I am having trouble understanding how to apply Bayes the problem of calculating the probability of a significant weather event (earthquake, hurricane, flood, fire, etc.) repeating $r$ times.
I understand the concept of "Return Period" and it's probabilistic interpretation using a Poisson distribution. For example, what's the probability of a 500 year hurricane occurring twice within a 50 year period?

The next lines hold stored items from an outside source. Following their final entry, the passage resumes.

[src/design/dmc_pkg.sv]
// Shared types, codes and helpers for the maze carver.
package dmc_pkg;

  localparam int SIDE_BITS = 6;
  localparam int ADDR_BITS = 2 * SIDE_BITS;
  localparam int SIZE_BITS = SIDE_BITS + 1;
  localparam logic [SIZE_BITS-1:0] MIN_SIDE = 7'd3;
  localparam logic [SIZE_BITS-1:0] MAX_SIDE = 7'd64;
  localparam logic [SIZE_BITS-1:0] SIDE_RESET = 7'd15;

  typedef logic [SIDE_BITS-1:0] coord_t;
  typedef logic [ADDR_BITS-1:0] addr_t;
  typedef logic [SIZE_BITS-1:0] size_t;

  localparam logic [1:0] CMD_CARVE   = 2'd0;
  localparam logic [1:0] CMD_RESTART = 2'd1;
  localparam logic [1:0] CMD_READ    = 2'd2;

  localparam logic [1:0] DIR_ROW_INC = 2'd0;
  localparam logic [1:0] DIR_COL_INC = 2'd1;
  localparam logic [1:0] DIR_ROW_DEC = 2'd2;
  localparam logic [1:0] DIR_COL_DEC = 2'd3;

  localparam logic [2:0] ST_UNUSED    = 3'd0;
  localparam logic [2:0] ST_BLOCKED   = 3'd1;
  localparam logic [2:0] ST_CARVED    = 3'd2;
  localparam logic [2:0] ST_BACKTRACK = 3'd3;
  localparam logic [2:0] ST_COMPLETE  = 3'd4;
  localparam logic [2:0] ST_READ      = 3'd5;
  localparam logic [2:0] ST_RESTARTED = 3'd6;

  localparam logic [1:0] REG_ROWS = 2'd0;
  localparam logic [1:0] REG_COLS = 2'd1;

  localparam coord_t START_COORD = 6'd1;

  typedef struct packed {
    logic [3:0] free_dirs;
    logic       linked;
    logic [1:0] back_dir;
  } cell_t;

  localparam int CELL_BITS = $bits(cell_t);

  typedef struct packed {
    logic  en;
    addr_t addr;
    cell_t data;
  } cell_wr_t;

  typedef struct packed {
    logic  en;
    addr_t addr;
    logic  data;
  } carve_wr_t;

  function automatic size_t clamp_side(input size_t v);
    if (v < MIN_SIDE) return MIN_SIDE;
    if (v > MAX_SIDE) return MAX_SIDE;
    return v;
  endfunction

endpackage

Start with the counting rate, $\mu$:
$$\mu = \frac{m}{n+1}$$
$m$ = number of recorded occurrences
$n$ = number of years on record
$$\mu = \frac{1}{500+1} = 0.0020$$
Take the Poisson distribution
$$P_t(r) = {\frac{(\mu t)^r}{r!}}{e^{-\mu t}}$$
$r$ = number of occurrences we are calculating for = 2
$t$ = time period = 50
$\mu$ = counting rate = 0.0020
$$P_t(2) = {\frac{(0.0020 \cdot 50)^2}{2!}}{e^{-0.0020 \cdot 50}} = 0.0045$$
Enter Bayes:
$$P(H|A) = \frac{P(A|H)P(H)}{P(A)}$$
I am confused about how to apply this. Is the prior probability $P(H)$ what I calculated above $P_t(2) = 0.0045$ or the simpler ratio $\frac{1}{500} = 0.0020$? I think it's the latter.
I think the conditional probability $P(A|H)$ is what I calculated above $P_t(2) = 0.0045$.
Which leaves me with $P(A)$
I'm really confused at this point. I'd appreciate a shove in the right direction.